FIGURE 5Analysis of specific expression patterns of ovulation-associated genes. (A) Feature plot of ovulation-associated genes in different follicle cells. The darker the colour, the higher the expression. Black dashed lines indicate the boundaries of the main clusters of interest. (B) Schematic diagram showing the regulatory mechanism of ovulation, involving the synergistic action of different follicle cells in fish.

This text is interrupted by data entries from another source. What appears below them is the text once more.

**src/rtl/edge_wdt_pkg.sv**
```systemverilog
package edge_wdt_pkg;
    typedef enum logic [1:0] {
        SEL_PRESET = 2'd0,
        SEL_CTRL   = 2'd1,
        SEL_OUTEN  = 2'd2,
        SEL_STATUS = 2'd3
    } reg_sel_e;

    localparam int BASE_SEC_BIT = 0;
    localparam int OUT_EN_BIT   = 1;
    localparam int EVT_BIT      = 0;
endpackage

```
**src/rtl/edge_wdt_regs.sv**
```systemverilog
module edge_wdt_regs
    import edge_wdt_pkg::*;
#(
    parameter int DATA_W     = 8,
    parameter int PRESET_RST = 60
) (
    input  logic              clk,
    input  logic              rst_n,
    input  logic              wr_en,
    input  logic [1:0]        addr,
    input  logic [DATA_W-1:0] wr_data,
    input  logic              event_q,
    output logic [DATA_W-1:0] rd_data,
    output logic [DATA_W-1:0] preset,
    output logic              load,
    output logic              sec_base,
    output logic              out_en,
    output logic              evt_clr
);
    typedef struct packed {
        logic [DATA_W-1:0] preset;
        logic [DATA_W-1:0] ctrl;
        logic [DATA_W-1:0] outen;
    } regs_t;

    regs_t r_d, r_q;
    reg_sel_e sel;

    assign sel = reg_sel_e'(addr);

    always_comb begin
        r_d     = r_q;
        load    = 1'b0;
        evt_clr = 1'b0;
        if (wr_en) begin
            unique case (sel)
                SEL_PRESET: begin
                    r_d.preset = wr_data;
                    load       = 1'b1;
                end
                SEL_CTRL:   r_d.ctrl  = wr_data;
                SEL_OUTEN:  r_d.outen = wr_data;
                SEL_STATUS: evt_clr   = wr_data[EVT_BIT];
                default: ;
            endcase
        end
    end

    always_ff @(posedge clk) begin
        if (!rst_n) begin
            r_q.preset <= DATA_W'(PRESET_RST);
            r_q.ctrl   <= DATA_W'(1) << BASE_SEC_BIT;
            r_q.outen  <= '0;
        end else begin
            r_q <= r_d;
        end
    end

    always_comb begin
        rd_data = '0;
        unique case (sel)
            SEL_PRESET: rd_data = r_q.preset;
            SEL_CTRL:   rd_data = r_q.ctrl;
            SEL_OUTEN:  rd_data = r_q.outen;
            SEL_STATUS: rd_data[EVT_BIT] = event_q;
            default: ;
        endcase
    end

    assign preset   = wr_data;
    assign sec_base = r_q.ctrl[BASE_SEC_BIT];
    assign out_en   = r_q.outen[OUT_EN_BIT];

    // a written byte is what the register holds afterwards
    a_r11_ctrl_written: assert property (@(posedge clk) disable iff (!rst_n)
        (wr_en && sel == SEL_CTRL) |=> (r_q.ctrl == $past(wr_data)));
endmodule

```
**src/rtl/edge_wdt_timebase.sv**
```systemverilog
module edge_wdt_timebase #(
    parameter int MIN_DIV = 60
) (
    input  logic clk,
    input  logic rst_n,
    input  logic tick_sec,
    input  logic sec_base,
    input  logic load,
    output logic unit_tick
);
    localparam int DIV_W = (MIN_DIV > 1) ? $clog2(MIN_DIV) : 1;
    localparam logic [DIV_W-1:0] DIV_LAST = DIV_W'(MIN_DIV - 1);

    logic [DIV_W-1:0] div_d, div_q;
    logic             wrap;

    assign wrap = (div_q == DIV_LAST);

    always_comb begin
        div_d = div_q;
        if (load) begin
            div_d = '0;
        end else if (tick_sec) begin
            div_d = wrap ? '0 : div_q + DIV_W'(1);
        end
    end

    always_ff @(posedge clk) begin
        if (!rst_n) div_q <= '0;
        else        div_q <= div_d;
    end

    assign unit_tick = tick_sec && (sec_base || wrap);

    // the divider never leaves its range
    a_r3_div_range: assert property (@(posedge clk) disable iff (!rst_n)
        div_q <= DIV_LAST);
    // a preset write restarts the divider
    a_r4_div_restart: assert property (@(posedge clk) disable iff (!rst_n)
        load |=> (div_q == '0));
endmodule

```
**src/rtl/edge_wdt_counter.sv**
```systemverilog
module edge_wdt_counter #(
    parameter int DATA_W     = 8,
    parameter int PRESET_RST = 60
) (
    input  logic              clk,
    input  logic              rst_n,
    input  logic              load,
    input  logic [DATA_W-1:0] preset,
    input  logic              unit_tick,
    output logic              expire
);
    logic [DATA_W-1:0] cnt_d, cnt_q;
    logic              at_zero;

    assign at_zero = (cnt_q == '0);

    always_comb begin
        cnt_d  = cnt_q;
        expire = 1'b0;
        if (load) begin
            cnt_d = preset;
        end else if (unit_tick && !at_zero) begin
            cnt_d  = cnt_q - DATA_W'(1);
            expire = (cnt_q == DATA_W'(1));
        end
    end

    always_ff @(posedge clk) begin
        if (!rst_n) cnt_q <= DATA_W'(PRESET_RST);
        else        cnt_q <= cnt_d;
    end

    // without a load the count only holds or steps down by one
    a_r2_step_down: assert property (@(posedge clk) disable iff (!rst_n)
        !load |=> (cnt_q == $past(cnt_q) || cnt_q == $past(cnt_q) - DATA_W'(1)));
    // an expired counter stays at zero until reloaded
    a_r10_hold_zero: assert property (@(posedge clk) disable iff (!rst_n)
        (at_zero && !load) |=> (cnt_q == '0));
endmodule

```
**src/rtl/edge_wdt_event.sv**
```systemverilog
module edge_wdt_event #(
    parameter int RST_PULSE = 4
) (
    input  logic clk,
    input  logic rst_n,
    input  logic expire,
    input  logic evt_clr,
    input  logic out_en,
    output logic event_q,
    output logic sys_rst
);
    localparam int PW = $clog2(RST_PULSE + 1);

    typedef struct packed {
        logic          evt;
        logic [PW-1:0] pulse;
    } ev_t;

    ev_t s_d, s_q;
    logic rise;

    assign rise = expire && !s_q.evt;

    always_comb begin
        s_d = s_q;
        if (expire)       s_d.evt = 1'b1;
        else if (evt_clr) s_d.evt = 1'b0;

        if (rise && out_en)       s_d.pulse = PW'(RST_PULSE);
        else if (s_q.pulse != '0) s_d.pulse = s_q.pulse - PW'(1);
    end

    always_ff @(posedge clk) begin
        if (!rst_n) s_q <= '0;
        else        s_q <= s_d;
    end

    assign event_q = s_q.evt;
    assign sys_rst = (s_q.pulse != '0);

    // a reset pulse starts only with the event rising while enabled
    a_r6_rise_qualified: assert property (@(posedge clk) disable iff (!rst_n)
        $rose(sys_rst) |-> ($rose(event_q) && $past(out_en)));
    // an already-set flag never starts a reset
    a_r8_no_second: assert property (@(posedge clk) disable iff (!rst_n)
        ($past(event_q) && event_q) |-> !$rose(sys_rst));
    // the flag drops only after a clear write
    a_r9_sticky: assert property (@(posedge clk) disable iff (!rst_n)
        $fell(event_q) |-> $past(evt_clr));
endmodule

```
**src/rtl/edge_wdt.sv**
```systemverilog
module edge_wdt
    import edge_wdt_pkg::*;
#(
    parameter int DATA_W     = 8,
    parameter int MIN_DIV    = 60,
    parameter int RST_PULSE  = 4,
    parameter int PRESET_RST = 60
) (
    input  logic              clk,
    input  logic              rst_n,
    input  logic              tick_sec,
    input  logic              wr_en,
    input  logic [1:0]        addr,
    input  logic [DATA_W-1:0] wr_data,
    output logic [DATA_W-1:0] rd_data,
    output logic              event_flag,
    output logic              sys_rst
);
    logic [DATA_W-1:0] preset;
    logic              load, sec_base, out_en, evt_clr;
    logic              unit_tick, expire, event_q;

    edge_wdt_regs #(.DATA_W(DATA_W), .PRESET_RST(PRESET_RST)) i_regs (
        .clk(clk), .rst_n(rst_n), .wr_en(wr_en), .addr(addr),
        .wr_data(wr_data), .event_q(event_q), .rd_data(rd_data),
        .preset(preset), .load(load), .sec_base(sec_base),
        .out_en(out_en), .evt_clr(evt_clr)
    );

    edge_wdt_timebase #(.MIN_DIV(MIN_DIV)) i_timebase (
        .clk(clk), .rst_n(rst_n), .tick_sec(tick_sec),
        .sec_base(sec_base), .load(load), .unit_tick(unit_tick)
    );

    edge_wdt_counter #(.DATA_W(DATA_W), .PRESET_RST(PRESET_RST)) i_counter (
        .clk(clk), .rst_n(rst_n), .load(load), .preset(preset),
        .unit_tick(unit_tick), .expire(expire)
    );

    edge_wdt_event #(.RST_PULSE(RST_PULSE)) i_event (
        .clk(clk), .rst_n(rst_n), .expire(expire), .evt_clr(evt_clr),
        .out_en(out_en), .event_q(event_q), .sys_rst(sys_rst)
    );

    assign event_flag = event_q;

    // with the output disabled no reset pulse begins
    a_r5_disabled_quiet: assert property (@(posedge clk) disable iff (!rst_n)
        (!out_en && !sys_rst) |=> !sys_rst);
endmodule

```
**config.mk**
```make
export PLATFORM = sky130hd
export DESIGN_NAME = edge_wdt
export DESIGN_NICKNAME = d
export VERILOG_FILES = /design/src/rtl/edge_wdt_pkg.sv /design/src/rtl/edge_wdt_regs.sv /design/src/rtl/edge_wdt_timebase.sv /design/src/rtl/edge_wdt_counter.sv /design/src/rtl/edge_wdt_event.sv /design/src/rtl/edge_wdt.sv
export SDC_FILE = /design/constraint.sdc
export NUM_CORES = 1
export LEC_CHECK = 0
export ABC_AREA = 1
export CORE_MARGIN = 8
export CORE_UTILIZATION = 50
export CTS_BUF_LIST = sky130_fd_sc_hd__clkbuf_4 sky130_fd_sc_hd__clkbuf_8 sky130_fd_sc_hd__clkbuf_16
export CTS_CLUSTER_SIZE = 40
export DETAILED_ROUTE_END_ITERATION = 12
export PLACE_DENSITY = 0.8
export SLEW_MARGIN = 20
export SYNTH_ARGS = -nofsm -noshare
export SYNTH_HDL_FRONTEND = slang
export SYNTH_SLANG_ARGS = --single-unit
```
**constraint.sdc**
```tcl
create_clock -name clk -period 2.6 [get_ports clk]
set_clock_uncertainty 0.05 [all_clocks]
set_input_delay 0.26 -clock clk [delete_from_list [all_inputs] [get_ports clk]]
set_output_delay 0.26 -clock clk [all_outputs]
set_load 0.03 [all_outputs]
```
==> metrics.md, run 1 <==
| Metric | Value |
|---|---|
| Routed wire length | `4.606 mm` |
| Clock-pin slew on the worst setup and hold paths | `80 ps` |
| Boundary pin count | `24` |
| Via count | `1891` |
| CP Launch Type | `flip-flop` |
| Fraction of layout cells with a size suffix above 1 | `12.18%` |
| Cell taking the most area after synthesis | `dfxtp_1` |
| DIE AREA | `0.006554 mm2` |
| Initial DRC Count | `139` |
| Final nets | `332` |
| Largest stage delay, worst path | `670 ps` |
| Peak supply drop | `496.4 uV` |
| Sink Count | `42` |
| Placed cells | `354` |
| Worst hold path class | `reg -> reg` |
| Post-synth top area share | `39.86%` |
| Clock Latency Late Sink | `290 ps` |
| Period utilization | `84.15%` |
| GRT Resource Usage Total | `14.59%` |
| Routed len/inst | `12.72 um` |
| Largest net degree at the start of global routing | `16` |
| Yosys reg bits | `42` |
| Die Wd | `80.96 um` |
| Die Span Y | `80.96 um` |
| Setup bufs post-CTS | `0` |
| Htree depth | `2` |
| Rel. slew slack | `74.29%` |
| Initial antenna violation count | `0` |
| Core area | `0.004029 mm2` |
| Crit path DAT | `1880 ps` |
| LEAKAGE | `1.072 nW` |
| Hold_buf cts | `0` |
| Seq/Total Area, Yosys | `39.86%` |
| Crit path time final | `2188 ps` |
| Total grt overflow | `0` |
| RSZ-0062 raised after global routing | `no` |
| Final setup viols | `0` |
| Pwr Density | `637.6 mW/mm2` |
| Placer congestion estimate | `0.8866` |
| Vias per cell | `5.224` |
| Yosys warns | `0` |
| # rows | `23` |
| Critical path class | `reg -> out` |
| CTS resizes | `0` |
| # diodes | `0` |
| # DRC | `0` |
| Max cap viols | `0` |
| Max FO, Critical Path | `6` |
| WP data required | `2290 ps` |
| Fmax | `0.4571 GHz` |
| Final non-filler cell total | `362` |
| Vias in the first global route | `1695` |
| Final Hold Vio Count | `0` |
| Total iterations of the first detailed-routing run | `5` |
| Post-route antenna net violation count | `0` |
| Clk buf depth | `2` |
| CP Cell Sequence | `inv_1, ha_1, ha_1, inv_1, clkdlybuf4s50_1` |
| CP Capture Type | `output pin` |
| Detail Placement HPWL | `3.515 mm` |
| Setup TNS | `0 ps` |
| Initial Utilization | `52.36%` |
| Synthesis-to-finish area growth | `15.66%` |
| Status | `finished, final reports clean` |
| First-pass GRT wire length | `7.562 mm` |
| Register-to-register setup slack | `1000 ps` |
| Clk Tree Root Cell | `clkbuf_8` |
| CTS buffer count | `5` |
| Yosys cell types | `32` |
| Avg Cell Area, Syn | `7.350 um2` |
| Worst-Margin Slew | `384.7 ps` |
| CTS tree | `yes` |
| Post-Syn Nets | `308` |
| Ranking of synthesized cells by area | `dfxtp_1 40%, nand2_1 9.1%, inv_1 7.1%` |
| # port buffers | `23` |
| CP max stage cell | `clkdlybuf4s50_1` |
| Post-synthesis cell area | `0.002110 mm2` |
| Slew Viols, Final | `0` |
| Synth Instances | `287` |
-- area by class of cell --
| class | instances | area [um2] |
|---|---|---|
| clock inverters | 1 | 5.005 |
| clock buffers | 7 | 90.09 |
| inverters | 46 | 172.7 |
| fillers | 370 | 1589 |
| multi-input cells | 190 | 1036 |
| well taps | 50 | 62.56 |
| flip-flops and latches | 42 | 840.8 |
| repair buffers | 26 | 232.7 |
-- synth_stat cells --
cell type	instances
nand2_1	51
dfxtp_1	42
inv_1	40
nor2_1	28
a21oi_1	27
nand3_1	21
o21ai_0	15
o221ai_1	8
ha_1	7
inv_2	5
o21ai_1	4
buf_2	3
nand3_2	3
nor2_4	3
o211ai_1	3
o22ai_1	3
xor2_1	3
a21oi_2	2
buf_4	2
buf_6	2
clkbuf_1	2
nand4_1	2
o21ai_2	2
clkinv_1	1
nand2_2	1
nand2_4	1
nor2_2	1
nor3b_2	1
o2111ai_1	1
o31ai_1	1
or2_0	1
xnor2_1	1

FIGURE 6Comparison of germ cells and granulosa cells based on Chinese tongue sole and macaque transcriptomic profiles. (A) Venn diagram of DEGs in the germ cells and granulosa cells of Chinese tongue sole showing overlap with the Chinese tongue sole-macaque homologous genes (light red). The enriched terms of the homologous DEGs in germ cells and granulosa cells are shown. (B) Histogram of the normalized expression of the shared homologous genes between Chinese tongue sole and macaques related to oogenesis in germ cells relative to the average expression of the same genes in all other cell types. (C) Histogram of the normalized expression of the shared homologous genes between Chinese tongue sole and macaques related to oogenesis in granulosa cells relative to the average expression of the same genes in all other cell types.